A wilderness nine miles east of Bend? Come on, there’s nothing there but juniper and sand, right? Wrong! The Badlands Wilderness Study Area, 32,053 acres of well-kept secret, offers some surprisingly primitive experiences.

Tucked in between Bend and Horse Ridge, bounded by alfalfa ranches to the north and U.S. 20 to the southwest, and snuggled up against a dry river canyon carved in ice-age days, the Badlands stand as a perfect example of High Desert wilderness.

Jagged reddish-brown and black Columbia River basalt escarpments contrast with light tan sand in a setting of picturesque old-growth junipers.  These abrupt rock faces, along with the excellent vegetative screening, create scores of mini-basins which block out sights and sounds of other visitors in the area. The opportunity to experience real solitude so close to a large and rapidly expanding residential area is only one of the attributes of this fascinating area.

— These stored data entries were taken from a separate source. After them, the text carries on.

## v37
==> flow/design.v <==
module adder16_7 (
    input [5:0] alufn,
    input [15:0] a,
    input [15:0] b,
    output reg [15:0] out,
    output reg z,
    output reg n,
    output reg v
  );
  reg [15:0] sum;
  reg [15:0] xb;
  always @* begin
    xb = b ^ {5'h10{alufn[0+0-:1]}};
    case (alufn[0+1-:2])
      2'h0: begin
        sum = a + b;
      end
      2'h1: begin
        sum = a - b;
      end
      2'h2: begin
        sum = a * b;
      end
      2'h3: begin
        sum = xb + 1'h1;
      end
      default: begin
        sum = a - b;
      end
    endcase
    v = (a[15+0-:1] & xb[15+0-:1] & ~sum[15+0-:1]) | (~a[15+0-:1] & ~xb[15+0-:1] & sum[15+0-:1]);
    n = sum[15+0-:1];
    z = (~|sum);
    out = sum;
  end
endmodule
module boolean16_9 (
    input [5:0] alufn,
    input [15:0] a,
    input [15:0] b,
    output reg [15:0] out
  );
  always @* begin
    case (alufn[0+3-:4])
      4'h8: begin
        out = a & b;
      end
      4'he: begin
        out = a | b;
      end
      4'h6: begin
        out = a ^ b;
      end
      4'ha: begin
        out = a;
      end
      default: begin
        out = 16'h0000;
      end
    endcase
  end
endmodule
module compare16_10 (
    input [5:0] alufn,
    input z,
    input v,
    input n,
    output reg [15:0] out
  );
  always @* begin
    case (alufn[1+1-:2])
      2'h1: begin
        out = z;
      end
      2'h2: begin
        out = n ^ v;
      end
      2'h3: begin
        out = z | (n ^ v);
      end
      default: begin
        out = 1'h0;
      end
    endcase
  end
endmodule
module shifter16_8 (
    input [15:0] a,
    input [15:0] b,
    input [5:0] alufn,
    output reg [15:0] out
  );
  always @* begin
    case (alufn[0+1-:2])
      2'h0: begin
        out = a <<< b[0+4-:5];
      end
      2'h1: begin
        out = a >>> b[0+4-:5];
      end
      2'h3: begin
        out = $signed(a) >>> b[0+4-:5];
      end
      default: begin
        out = 1'h0;
      end
    endcase
  end
endmodule
module alu_3 (
    input [5:0] alufn,
    input [15:0] a,
    input [15:0] b,
    output reg [15:0] alu_output
  );
  wire [16-1:0] M_add_out;
  wire [1-1:0] M_add_z;
  wire [1-1:0] M_add_n;
  wire [1-1:0] M_add_v;
  reg [6-1:0] M_add_alufn;
  reg [16-1:0] M_add_a;
  reg [16-1:0] M_add_b;
  adder16_7 add (
    .alufn(M_add_alufn),
    .a(M_add_a),
    .b(M_add_b),
    .out(M_add_out),
    .z(M_add_z),
    .n(M_add_n),
    .v(M_add_v)
  );
  wire [16-1:0] M_shift_out;
  reg [16-1:0] M_shift_a;
  reg [16-1:0] M_shift_b;
  reg [6-1:0] M_shift_alufn;
  shifter16_8 shift (
    .a(M_shift_a),
    .b(M_shift_b),
    .alufn(M_shift_alufn),
    .out(M_shift_out)
  );
  wire [16-1:0] M_bool_out;
  reg [6-1:0] M_bool_alufn;
  reg [16-1:0] M_bool_a;
  reg [16-1:0] M_bool_b;
  boolean16_9 bool (
    .alufn(M_bool_alufn),
    .a(M_bool_a),
    .b(M_bool_b),
    .out(M_bool_out)
  );
  wire [16-1:0] M_comp_out;
  reg [6-1:0] M_comp_alufn;
  reg [1-1:0] M_comp_z;
  reg [1-1:0] M_comp_v;
  reg [1-1:0] M_comp_n;
  compare16_10 comp (
    .alufn(M_comp_alufn),
    .z(M_comp_z),
    .v(M_comp_v),
    .n(M_comp_n),
    .out(M_comp_out)
  );
  always @* begin
    M_add_a = a;
    M_add_b = b;
    M_add_alufn = alufn;
    if (alufn[5:4] == 2'h3) begin
      M_add_alufn[1:0] = 2'h1;
    end
    M_comp_v = M_add_v;
    M_comp_n = M_add_n;
    M_comp_z = M_add_z;
    M_comp_alufn = alufn;
    M_bool_a = a;
    M_bool_b = b;
    M_bool_alufn = alufn;
    M_shift_a = a;
    M_shift_b = b;
    M_shift_alufn = alufn;
    case (alufn[4+1-:2])
      2'h0: begin
        alu_output = M_add_out;
      end
      2'h1: begin
        alu_output = M_bool_out;
      end
      2'h2: begin
        alu_output = M_shift_out;
      end
      2'h3: begin
        alu_output = M_comp_out;
      end
      default: begin
        alu_output = 16'h0000;
      end
    endcase
  end
endmodule
module alu16_top (
    input clk,
    input [5:0] alufn,
    input [15:0] a,
    input [15:0] b,
    output reg [15:0] y
  );
  reg [5:0] alufn_q;
  reg [15:0] a_q;
  reg [15:0] b_q;
  wire [15:0] alu_out;
  alu_3 alu (
    .alufn(alufn_q),
    .a(a_q),
    .b(b_q),
    .alu_output(alu_out)
  );
  always @(posedge clk) begin
    alufn_q <= alufn;
    a_q <= a;
    b_q <= b;
    y <= alu_out;
  end
endmodule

This area is at its best in the early spring when the soul itches for that first hike; or in the late fall when the first rain washes the dust from the junipers and swells and greens the dry mosses that have been tenaciously holding down the soil all summer.  Primitive recreation uses here are limited only by imagination. This is a place to go with map and compass—to teach a youngster orienteering, to study animal tracks left each morning by the myriad of small night creatures who have signed
their names with tails and pads and claws.

It’s a place to move slowly and notice little things, to take the macro lens, to be patient and let the area reveal its secrets. Among these secrets are the occasional lava tube, the bat cave, the animal dens that put Walt Disney’s designers to shame, the meandering remnants of the dry river canyon containing naturally carved “mortars”, and some fine Indian drawings. Deer can always be seen in the area and a recent birding trip turned up 16 species.

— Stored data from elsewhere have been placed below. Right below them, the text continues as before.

Setup of run 1:
==> flow/design.v <==
module mul(
    input         mul_clk,
    input         resetn,
    input         mul_signed,
    input  [31:0] x,
    input  [31:0] y,
    input         de_to_ex_valid,
    input         ex_allowin,
    output [63:0] result
);
    wire [16:0] booth_c;                              
    wire [63:0] booth_part_prod [16:0];               
    wire [16:0] part_prod [63:0];                     
    wire [63:0] x_mul = {{32{x[31]&mul_signed}}, x}; 
    wire [33:0] y_mul = {{ 2{y[31]&mul_signed}}, y};
    genvar j;
    generate
    for(j = 0; j < 17; j = j + 1) begin : booth
        if(j == 0) begin
          booth_2b booth_0(
                            .Y({y_mul[1:0], 1'b0}), 
                            .X(x_mul             ),
                            .P(booth_part_prod[0]), 
                            .C(booth_c[0]        )
                          );
        end else begin
          booth_2b booth(
                            .Y(y_mul[2*j+1:2*j-1]), 
                            .X(x_mul<<(2*j)      ), 
                            .P(booth_part_prod[j]), 
                            .C(booth_c[j]        )
                        );
        end
    end
    endgenerate
    genvar k;
    generate
    for(k = 0; k < 64; k = k + 1)
        begin: switch
            assign part_prod[k] = {
                                        booth_part_prod[16][k],
                                        booth_part_prod[15][k], 
                                        booth_part_prod[14][k], 
                                        booth_part_prod[13][k], 
                                        booth_part_prod[12][k], 
                                        booth_part_prod[11][k], 
                                        booth_part_prod[10][k], 
                                        booth_part_prod[ 9][k], 
                                        booth_part_prod[ 8][k], 
                                        booth_part_prod[ 7][k], 
                                        booth_part_prod[ 6][k], 
                                        booth_part_prod[ 5][k], 
                                        booth_part_prod[ 4][k], 
                                        booth_part_prod[ 3][k], 
                                        booth_part_prod[ 2][k], 
                                        booth_part_prod[ 1][k], 
                                        booth_part_prod[ 0][k]
                                  };
        end
    endgenerate
    reg  [16:0] booth_c_r;               
    reg  [16:0] part_prod_r[63:0];       
    wire [13:0] c[63:0];                 
    wire [63:0] add_src1, add_src2;      
    always @(posedge mul_clk)
    begin
        if(de_to_ex_valid & ex_allowin) begin
                booth_c_r <= booth_c;
        end
    end
    genvar m;
    generate
        for(m = 0; m < 64; m = m + 1) begin : part_prod_trans
            always @(posedge mul_clk)
            begin
                if(de_to_ex_valid & ex_allowin) begin
                    part_prod_r[m] <= part_prod[m];
                end
            end
        end
    endgenerate
    assign c[0] = booth_c_r[13:0];
    assign add_src2[0] = booth_c_r[14];
    genvar i;
    generate
    for(i = 0; i < 64; i = i + 1) 
    begin: wallace
        if(i < 63) begin
            wallace_16 wallace(
                                    .cin    (c[i]          ), 
                                    .data_in(part_prod_r[i]), 
                                    .cout   (c[i+1]        ), 
                                    .C      (add_src2[i+1] ), 
                                    .S      (add_src1[i]   )
                               );
        end else begin
            wallace_16 wallace_63(
                                    .cin    (c[63]          ),
                                    .data_in(part_prod_r[63]), 
                                    .S      (add_src1[63]   )
                                 );
        end
    end
    endgenerate
    assign result = add_src1 + add_src2 + booth_c_r[15] + booth_c_r[16];
endmodule
module booth_2b(
    input [2:0] Y,
    input [63:0] X,
    output [63:0] P,
    output C
);
    assign P = Y==3'b001 ? X      :
               Y==3'b010 ? X      :
               Y==3'b011 ? X<<1   :
               Y==3'b100 ? ~(X<<1):
               Y==3'b101 ? ~X     :
               Y==3'b110 ? ~X     :
                           68'd0;
    assign C = Y==3'b100 || Y==3'b101 || Y==3'b110;
endmodule
module wallace_16(
    input  [13:0] cin,
    input  [16:0] data_in,
    output [13:0] cout,
    output        C,
    output        S
);
    wire B1_2, A1_2, C1_3, B1_3, A1_3, A2_0, C2_1, B2_1, A2_1, B3_1, A3_1, A4_0, B4_0, A5_0;
    function [1:0] Add_1;
        input A, B, CIN;
        begin
          Add_1 = A + B + CIN;
        end
    endfunction
    assign {cout[ 0], B1_2} = Add_1(data_in[ 4], data_in[ 3], data_in[ 2]),
           {cout[ 1], A1_2} = Add_1(data_in[ 7], data_in[ 6], data_in[ 5]),
           {cout[ 2], C1_3} = Add_1(data_in[10], data_in[ 9], data_in[ 8]),
           {cout[ 3], B1_3} = Add_1(data_in[13], data_in[12], data_in[11]),
           {cout[ 4], A1_3} = Add_1(data_in[16], data_in[15], data_in[14]),
           {cout[ 5], A2_0} = Add_1(    cin[ 2],     cin[ 1],     cin[ 0]),
           {cout[ 6], C2_1} = Add_1(data_in[ 0],     cin[ 4],     cin[ 3]),
           {cout[ 7], B2_1} = Add_1(       A1_2,        B1_2, data_in[ 1]),
           {cout[ 8], A2_1} = Add_1(       A1_3,        B1_3,        C1_3),
           {cout[ 9], B3_1} = Add_1(       A2_0,     cin[ 6],     cin[ 5]),
           {cout[10], A3_1} = Add_1(       A2_1,        B2_1,        C2_1),
           {cout[11], B4_0} = Add_1(    cin[ 9],     cin[ 8],     cin[ 7]),
           {cout[12], A4_0} = Add_1(       A3_1,        B3_1,     cin[10]),
           {cout[13], A5_0} = Add_1(       A4_0,        B4_0,     cin[11]),
           {C       , S   } = Add_1(       A5_0,     cin[13],     cin[12]);
endmodule
clock: 7.25 ns
lec_check: 0
abc_area: 1
cap_margin: 30
cell_pad_in_sites_detail_placement: 1
cell_pad_in_sites_global_placement: 3
core_aspect_ratio: 1.27
core_margin: 2
core_utilization: 16
cts_cluster_size: 59
gpl_routability_driven: 1
gpl_timing_driven: 0
hold_slack_margin: 0.25
min_routing_layer: met2
place_density_lb_addon: 0.04
setup_slack_margin: 1.65
slew_margin: 5
tns_end_percent: 70
run.sh (not shown) runs the stock make flow with config.mk's settings and CLKGATE_MAP_FILE=.
Run 1 finished every stage; the final checks, however, were not passed, the failures being negative setup slack.
The inputs of run 2 differ from those of run 1 as listed below.
- clearing PLACE_DENSITY_LB_ADDON, which used to be 0.04
- clearing CELL_PAD_IN_SITES_DETAIL_PLACEMENT, which used to be 1
- clearing CELL_PAD_IN_SITES_GLOBAL_PLACEMENT, which used to be 3
- clearing CTS_CLUSTER_SIZE, which used to be 59
- swapping 1.65 for 3.49 in SETUP_SLACK_MARGIN
- clearing GPL_ROUTABILITY_DRIVEN, which used to be 1
- clearing CORE_ASPECT_RATIO, which used to be 1.27
- clearing ABC_AREA, which used to be 1
- swapping 16 for 40 in CORE_UTILIZATION
- clearing TNS_END_PERCENT, which used to be 70
- swapping 30 for 20 in CAP_MARGIN
- clearing MIN_ROUTING_LAYER, which used to be met2
- swapping 5 for 20 in SLEW_MARGIN
- clearing GPL_TIMING_DRIVEN, which used to be 0
- clearing HOLD_SLACK_MARGIN, which used to be 0.25
- swapping 7.25 for 11.7 in the clock period (ns, I/O delays scaled along)
Changes observed in run 2 relative to run 1: floorplan die width fell by about 28%, global-route usage fell by 12 points.
Non-clock buffer count went down by more than half going from run 1 to run 2.
Run 2: flow completed, timing, DRC and antenna clean
Run 2 vs. run 1: die area now sits lower, inverter count shows a reduction of 246, layout-stage area growth over the synthesis result -22 points, length of routed met2 wiring now smaller.
| cell total in the yosys stat output | higher: run 1 |
Compared with run 1, in run 2 placed instance count fell by 3781; count of TritonRoute iterations in the first routing pass fell by 6; routed wire length fell by 270000 um.
--- input diff run 2..run 3 ---
- an added MAX_ROUTING_LAYER of met4
- a change of CORE_UTILIZATION from 40 to 72
- a deleted SETUP_SLACK_MARGIN that had been 3.49
- a change of the clock period (ns, I/O delays scaled along) from 11.7 to 8.55
==> comparison <==
Finished, but not clean: run 3, with negative setup slack.
Diff run 2 -> run 3: via count +2166, worst path required time -2.52 ns.
Re sum of negative setup slack: run 3 is 15.94 ns down on run 2.
In run 3, the global-route usage came out 21 points above the value in run 2.
Relative to run 3, the following input files were edited for run 4:
- an added SETUP_SLACK_MARGIN of 1.9
- an added PLACE_DENSITY of 0.41
- an added TNS_END_PERCENT of 40
- an added CTS_CLUSTER_DIAMETER of 30
- an added HOLD_SLACK_MARGIN of -0.08
- a change of the clock period (ns, I/O delays scaled along) from 8.55 to 6.51
--- outcome ---
No crash in run 4: every stage finished, but the layout fails its final checks due to negative setup slack. Run 3 ran in full, but the layout does not pass; the checks complain about negative setup slack. Worst setup margin was lower in the run labelled run 4. Compared with run 3, run 4 shows a clock transition at the registers of the reported paths that is 0.02 ns lower. Number of diodes was lower in run 4 than in run 3. Run 4 against run 3: slew at the pin with the worst max-slew slack now sits higher, cell count up about 2.7%. Compared with run 3, total routed wirelength in run 4 increased by a few percent.


Starts from the design.v that is shown in full above.
export LEC_CHECK = 0
export CAP_MARGIN = 20
export CORE_MARGIN = 2
export CORE_UTILIZATION = 72
export HOLD_SLACK_MARGIN = -0.09
export MAX_ROUTING_LAYER = met4
export SETUP_SLACK_MARGIN = -0.4
export SLEW_MARGIN = 20
export TNS_END_PERCENT = 40
create_clock -name core_clock -period 6.62 [get_ports {mul_clk}]
The baseline produced a layout that fails on negative setup slack.
Next try:
HOLD_SLACK_MARGIN = default   (was -0.09)
MAX_ROUTING_LAYER = default   (was met4)
PLACE_DENSITY_LB_ADDON = 0.01   (was default)
SETUP_SLACK_MARGIN = 2.02   (was -0.4)
TNS_END_PERCENT = default   (was 40)
clock period = 7.99 ns   (was 6.62 ns; I/O delays follow)
What happened: The new run finished but failed the layout checks on negative setup slack; die area does not change; synthesized cell count is unchanged; final area came out higher by 0.87%; worst setup slack improved by 1.2 ns; clock-buffer cell count came out higher by 6; cell count stays the same; wire length came out higher by 0.98%; sequential share of layout area came out lower by 0.25 points.
Next try:
CORE_UTILIZATION = 66   (was 72)
PLACE_DENSITY_LB_ADDON = default   (was 0.01)
SETUP_SLACK_MARGIN = default   (was 2.02)
clock period = 11.7 ns   (was 7.99 ns; I/O delays follow)
Outcome: With this change the flow completed with no timing, DRC or antenna violations. Non-clock buffer count goes down by 347. Worst setup slack gets better by 1.6 ns. Final area shrinks by 6.7%. First-iteration DRC count is lower by 18%. Sequential cell count stays the same. Routed wire length shrinks by 6.1%.
Next try:
CORE_UTILIZATION = 40   (was 66)
Result:
- The new run ran to the end with no violations
- clock-buffer cell count rose by 16
- first-iteration DRC count falls by 19%
- die area increases by 64%


// mul: RTL as listed in full above, without the edits since
export LEC_CHECK = 0
export CAP_MARGIN = 0
export CORE_MARGIN = 7
export CORE_UTILIZATION = 40
export CTS_CLUSTER_DIAMETER = 202
export GPL_ROUTABILITY_DRIVEN = 0
export GPL_TIMING_DRIVEN = 0
export PLACE_DENSITY_LB_ADDON = 0.05
export SLEW_MARGIN = 20
create_clock -name core_clock -period 15.7 [get_ports {mul_clk}]
Edit:
CAP_MARGIN = 20   (was 0)
CELL_PAD_IN_SITES_DETAIL_PLACEMENT = 1   (was default)
CELL_PAD_IN_SITES_GLOBAL_PLACEMENT = 0   (was default)
CORE_MARGIN = 2   (was 7)
CTS_CLUSTER_DIAMETER = default   (was 202)
GPL_TIMING_DRIVEN = 1   (was 0)
HOLD_SLACK_MARGIN = -0.09   (was default)
PLACE_DENSITY_LB_ADDON = 0.26   (was 0.05)
TNS_END_PERCENT = 20   (was default)
clock period = 12.0 ns   (was 15.7 ns; I/O delays follow)
The new run produced a clean layout.
Count of clock-buffer cells in the layout goes up by 13.
Utilization goes down by 0.76 points.
Wire length goes down by 21%.
Final area goes down by 1.7%.
Via count goes down by 4.7%.
Setup slack loses 2100 ps.
Area after synthesis stays the same.
Cell count goes down by 4.7%.
Sequential share of layout area goes up by 0.51 points.
Edit:
CELL_PAD_IN_SITES_DETAIL_PLACEMENT = default   (was 1)
CELL_PAD_IN_SITES_GLOBAL_PLACEMENT = default   (was 0)
CORE_UTILIZATION = 72   (was 40)
GPL_ROUTABILITY_DRIVEN = default   (was 0)
GPL_TIMING_DRIVEN = default   (was 1)
MAX_ROUTING_LAYER = met4   (was default)
PLACE_DENSITY_LB_ADDON = 0.01   (was 0.26)
SETUP_SLACK_MARGIN = 2.02   (was default)
TNS_END_PERCENT = 40   (was 20)
clock period = 6.81 ns   (was 12.0 ns; I/O delays follow)
Effect: This time the run produced a layout that fails on setup timing; die area decreases by well over a third; final area goes up by a few percent; cell count falls by a few percent; non-clock buffer count rose by 351; sequential cell count stays the same.
Edit:
CORE_UTILIZATION = 68   (was 72)
HOLD_SLACK_MARGIN = default   (was -0.09)
PLACE_DENSITY_LB_ADDON = default   (was 0.01)
SETUP_SLACK_MARGIN = 0.12   (was 2.02)
TNS_END_PERCENT = default   (was 40)
clock period = 8.27 ns   (was 6.81 ns; I/O delays follow)
The changed run ran to the end with violations: setup timing.
Worst setup slack gains 1300 ps.
Via count drops by 3.1%.
Sequential share of layout area went up by 0.26 points.
Global-route usage is lower by 3.6 points.
Utilization falls by 5.5 points.
Design area goes down by 0.90%.
Clock-buffer cell count increases by 2.
Area after synthesis stays the same.
Routed wire length shrinks by 2.8%.


// mul: RTL as listed in full above, without the edits since
Settings: LEC_CHECK=0, ABC_AREA=1, CAP_MARGIN=30, CELL_PAD_IN_SITES_DETAIL_PLACEMENT=1, CELL_PAD_IN_SITES_GLOBAL_PLACEMENT=3, CORE_ASPECT_RATIO=1.27, CORE_MARGIN=6, CORE_UTILIZATION=66, CTS_CLUSTER_SIZE=93, GPL_ROUTABILITY_DRIVEN=1, GPL_TIMING_DRIVEN=0, HOLD_SLACK_MARGIN=0.25, MAX_ROUTING_LAYER=met5, MIN_ROUTING_LAYER=met2, PLACE_DENSITY_LB_ADDON=0.04, SETUP_SLACK_MARGIN=1.23, SLEW_MARGIN=5, TNS_END_PERCENT=5; clock period 7.25 ns.
The starting point failed in global placement without I/O with FLW-0024.
Change:
==> flow/config.mk (replaced) <==
export PLATFORM = sky130hd
export DESIGN_NAME = mul
export DESIGN_NICKNAME = mul
export VERILOG_FILES = /design/flow/design.v
export SDC_FILE = /design/flow/constraint.sdc
export NUM_CORES = 4
export LEC_CHECK = 0
export CAP_MARGIN = 20
export CORE_MARGIN = 2
export CORE_UTILIZATION = 65
export MAX_ROUTING_LAYER = met4
export SLEW_MARGIN = 20
==> flow/constraint.sdc (replaced) <==
create_clock -name core_clock -period 9.74 [get_ports {mul_clk}]
set_input_delay 1.9480 -clock core_clock [delete_from_list [all_inputs] [get_ports {mul_clk}]]
set_output_delay 1.9480 -clock core_clock [all_outputs]
set_load 0.01 [all_outputs]
What happened: With this change the flow completed with no timing, DRC or antenna violations; die area went down by 2.2%; synthesized cell count shrinks by 10%; area after synthesis goes up by 1.8%.
Change:
--- a/flow/config.mk
+++ b/flow/config.mk
@@ -9,4 +9,4 @@
 export CORE_MARGIN = 2
-export CORE_UTILIZATION = 65
-export MAX_ROUTING_LAYER = met4
+export CORE_UTILIZATION = 57
+export SETUP_SLACK_MARGIN = 2.21
 export SLEW_MARGIN = 20
==> flow/constraint.sdc (replaced) <==
create_clock -name core_clock -period 8.27 [get_ports {mul_clk}]
set_input_delay 1.6540 -clock core_clock [delete_from_list [all_inputs] [get_ports {mul_clk}]]
set_output_delay 1.6540 -clock core_clock [all_outputs]
set_load 0.01 [all_outputs]
Result:
- Now the flow ran to the end with violations: negative setup slack
- first-iteration DRC count is higher by 8.5%
- non-clock buffer count is higher by 282
- global-route usage is lower by 3.4 points
- core utilization is lower by 5.6 points
- clock-buffer cell count is higher by 7
- design area is higher by 6.0%
- worst setup slack degrades by 1.1 ns
Change:
--- a/flow/config.mk
+++ b/flow/config.mk
@@ -8,5 +8,9 @@
 export CAP_MARGIN = 20
+export CORE_ASPECT_RATIO = 0.72
 export CORE_MARGIN = 2
-export CORE_UTILIZATION = 57
-export SETUP_SLACK_MARGIN = 2.21
+export CORE_UTILIZATION = 72
+export CTS_CLUSTER_DIAMETER = 45
+export CTS_CLUSTER_SIZE = 72
+export PLACE_DENSITY_LB_ADDON = 0.01
+export SETUP_SLACK_MARGIN = 2.02
 export SLEW_MARGIN = 20
==> flow/constraint.sdc (replaced) <==
create_clock -name core_clock -period 7.68 [get_ports {mul_clk}]
set_input_delay 1.5360 -clock core_clock [delete_from_list [all_inputs] [get_ports {mul_clk}]]
set_output_delay 1.5360 -clock core_clock [all_outputs]
set_load 0.01 [all_outputs]
Outcome: The changed run completed and failed the layout checks on negative setup slack; via count went up by 8.8%; cell area went up by 0.68%; area after synthesis does not change.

A few primitive roads and an old woodcutting area no not detract seriously from the area. Most of the old “ways” are reverting back to a natural condition and a few key closures would assure that the rest would disappear in a fairly short time. There is some current woodcutting, however, which is offensive and needs to be stopped.  Considering the accessibility of this area, there is a surprising lack of ORV use (road abuse).

It appears an attempt will be made to delete the entire easternmost portion and a smaller triangular corner on the western border, reducing the area to 23,053 acres—a move for which there seems to be no good rationale.

If you cherish desert solitude and enjoy rubbing elbows with 200-year old junipers, now is the time to get to know the Badlands. Letters of support should be addressed to the Prineville District, BLM, 185 E. Fourth St., PO Box 550, Prineville, OR, 97754.